Not every soccer player gets to become a professional on the field. But some can put their passion to work behind the scenes. Such is the case with Aztec alum Devin Pleuler, manager of analytics for Toronto FC of Major League Soccer.
We recently had the chance to catch up with Devin when he was in town for the MIT Sloan Sports Analytics Conference. At the conference, Devin took part in the Hackathon, which was focused on finding ways to measure so-called intangibles, such as chemistry, instinct, heart and leadership using basketball data. Devin’s approach gave him the win.
“I chose mental toughness and looked at how defenders behave after being posterized,” Devin says. “They tend to sulk back up the court and get back half a second later. This is useful for a coaching staff and GM so they could know who is sulking and who is not.”

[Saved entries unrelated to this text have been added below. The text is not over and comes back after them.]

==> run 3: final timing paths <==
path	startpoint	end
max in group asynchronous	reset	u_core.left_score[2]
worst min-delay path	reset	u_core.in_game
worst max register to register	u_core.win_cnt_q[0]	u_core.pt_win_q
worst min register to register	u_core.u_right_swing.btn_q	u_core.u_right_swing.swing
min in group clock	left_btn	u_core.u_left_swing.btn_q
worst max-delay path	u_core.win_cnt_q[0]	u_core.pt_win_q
==> src/rtl/bsg_link_to_manycore_packet_deserializer.sv <==
// ============================================================================
// bsg_link_to_manycore_packet_deserializer
//   Reassembles narrow bsg_link flits (LSB flit first) into one manycore packet.
//   Revision: 1.0
// ============================================================================
`default_nettype none

module bsg_link_to_manycore_packet_deserializer #(
  parameter int packet_width_p   = 70,
  parameter int bsg_link_width_p = 16
) (
  input  logic                        clk_i,
  input  logic                        reset_i,

  input  logic                        flit_v_i,
  input  logic [bsg_link_width_p-1:0] flit_data_i,
  output logic                        flit_ready_and_o,

  output logic                        packet_v_o,
  output logic [packet_width_p-1:0]   packet_data_o,
  input  logic                        packet_ready_and_i
);

  localparam int num_flits_lp = (packet_width_p + bsg_link_width_p - 1) / bsg_link_width_p;
  localparam int cnt_width_lp = (num_flits_lp > 1) ? $clog2(num_flits_lp) : 1;
  localparam logic [cnt_width_lp-1:0] last_cnt_lp = cnt_width_lp'(num_flits_lp - 1);

  logic [cnt_width_lp-1:0]   cnt_r;
  logic [packet_width_p-1:0] full_packet;
  logic                      is_last;
  logic                      flit_accept;
  logic                      packet_v_r;
  logic [packet_width_p-1:0] packet_data_r;

  assign is_last          = (cnt_r == last_cnt_lp);
  // Only the last flit needs room in the output register; earlier flits overlap a stalled packet.
  assign flit_ready_and_o = ~reset_i & (~is_last | ~packet_v_r | packet_ready_and_i);
  assign flit_accept      = flit_v_i & flit_ready_and_o;

  generate
    if (num_flits_lp > 1) begin : g_multi
      logic [(num_flits_lp-1)*bsg_link_width_p-1:0] asm_r;

      always_ff @(posedge clk_i or posedge reset_i) begin
        if (reset_i) begin
          cnt_r <= '0;
        end else if (flit_accept) begin
          cnt_r <= is_last ? '0 : cnt_r + cnt_width_lp'(1);
        end
      end

      always_ff @(posedge clk_i or posedge reset_i) begin
        if (reset_i) begin
          asm_r <= '0;
        end else begin
          for (int k = 0; k < num_flits_lp-1; k++) begin
            if (flit_accept && (cnt_r == cnt_width_lp'(k))) begin
              asm_r[k*bsg_link_width_p +: bsg_link_width_p] <= flit_data_i;
            end
          end
        end
      end

      // Padding bits of the last flit fall off the top here.
      assign full_packet = packet_width_p'({flit_data_i, asm_r});
    end else begin : g_single
      assign cnt_r       = '0;
      assign full_packet = packet_width_p'(flit_data_i);
    end
  endgenerate

  always_ff @(posedge clk_i or posedge reset_i) begin
    if (reset_i) begin
      packet_v_r    <= 1'b0;
      packet_data_r <= '0;
    end else if (flit_accept && is_last) begin
      packet_v_r    <= 1'b1;
      packet_data_r <= full_packet;
    end else if (packet_ready_and_i) begin
      packet_v_r    <= 1'b0;
    end
  end

  assign packet_v_o    = packet_v_r;
  assign packet_data_o = packet_data_r;

endmodule

`default_nettype wire
==> config.mk <==
export PLATFORM = sky130hd
export DESIGN_NAME = div_iter_unit
export DESIGN_NICKNAME = d
export VERILOG_FILES = /design/src/rtl/div_pkg.sv /design/src/rtl/div_restore_step.sv /design/src/rtl/div_iter_unit.sv
export SDC_FILE = /design/constraint.sdc
export NUM_CORES = 1
export LEC_CHECK = 0
export CAP_MARGIN = 5
export CELL_PAD_IN_SITES_DETAIL_PLACEMENT = 0
export CELL_PAD_IN_SITES_GLOBAL_PLACEMENT = 1
export CORE_ASPECT_RATIO = 2
export CORE_MARGIN = 8
export CORE_UTILIZATION = 45
export DETAILED_ROUTE_END_ITERATION = 12
export PLACE_DENSITY_LB_ADDON = 0.1
export SLEW_MARGIN = 5
export SYNTH_ARGS = -nofsm -noshare
export SYNTH_HDL_FRONTEND = slang
export SYNTH_SLANG_ARGS = --single-unit
==> constraint.sdc <==
create_clock -name clk -period 12.56 [get_ports clk]
set_clock_uncertainty 0.05 [all_clocks]
set_input_delay 3.14 -clock clk [delete_from_list [all_inputs] [get_ports clk]]
set_output_delay 3.14 -clock clk [all_outputs]
set_load 0.05 [all_outputs]
==> src/rtl/div_pkg.sv <==
// Shared types and constants for the iterative divider.
package div_pkg;

    typedef enum logic [1:0] {
        DIV_IDLE,
        DIV_BUSY,
        DIV_DONE
    } div_state_t;

    // Number of restoring iterations for the default 32-bit datapath.
    localparam int DIV_ITER = 32;

endpackage

==> src/rtl/div_restore_step.sv <==
// One combinational radix-2 restoring division step.
// The partial remainder is shifted left, taking the next dividend bit from the top of q.
// The divisor is then trial-subtracted in WIDTH+1 bits.
// A clear borrow bit means the subtraction is kept and a 1 is shifted into q.
module div_restore_step #(
    parameter int WIDTH = 32
) (
    input  logic [WIDTH-1:0] r_i,
    input  logic [WIDTH-1:0] q_i,
    input  logic [WIDTH-1:0] divisor_i,
    output logic [WIDTH-1:0] r_o,
    output logic [WIDTH-1:0] q_o
);

    logic [WIDTH:0] rem_shift;
    logic [WIDTH:0] trial;

    // Trial subtraction, then either keep it or restore the shifted remainder.
    always_comb begin
        rem_shift = {r_i, q_i[WIDTH-1]};
        trial     = rem_shift - {1'b0, divisor_i};
        if (trial[WIDTH]) begin
            r_o = rem_shift[WIDTH-1:0];
            q_o = {q_i[WIDTH-2:0], 1'b0};
        end else begin
            r_o = trial[WIDTH-1:0];
            q_o = {q_i[WIDTH-2:0], 1'b1};
        end
    end

endmodule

Originally from New York before growing up in Gloucester, Devin played for Gloucester High School and finished his club career with Aztec’s boys and men’s teams. Devin’s family had significant connections to Aztec, as his sister Clare also played for the club’s youth and women’s teams. She played in college at Boston University and was also recently signed by Skövde KIK in Sweden.
After high school, Devin went on to the Wentworth Institute of Technology in Boston, graduating with a computer science degree. While in college, he was a goalkeeper with the men’s soccer team.
During his time studying computer science, Devin became interested in how data could be used as a tool in soccer. He created a network passing graph that illustrated elements such as a soccer team's tactical movements, passing and territory covered.
“One of the great things about Wentworth was its cooperative programming that gave me the ability to do a lot of work programs,” Devin says. “I developed the computer science skills and started to look for ways to use computer science in a soccer context.”
Early in his career, Devin worked for the data analytics and quantitative marketing company Autotegrity. His initial forays into working in soccer came about in part because Devin decided to start a blog on soccer analytics, which got the attention of Matt Doyle, a senior writer with MLS. This got Devin working on the league’s website writing the "Central Winger" column for mlssoccer.com. His work also brought him into touch with Opta, and Devin started working as a statistician for the sports data company. As Opta and MLS shared office space in New York City, the opportunities were extremely synergistic. Writing for the league and serving as statistician with Opta was the perfect spot for Devin’s career to take flight.
“I was a part time writer for the league website, and with Opta I worked as a consultant, interfacing with teams, leagues and federations as a consultant on all things soccer data-related,” Devin explains.
As time went by, Devin realized he wanted to work with decision makers to help implement the suggestions his analytical work was devising. Working directly with a team was the logical next step.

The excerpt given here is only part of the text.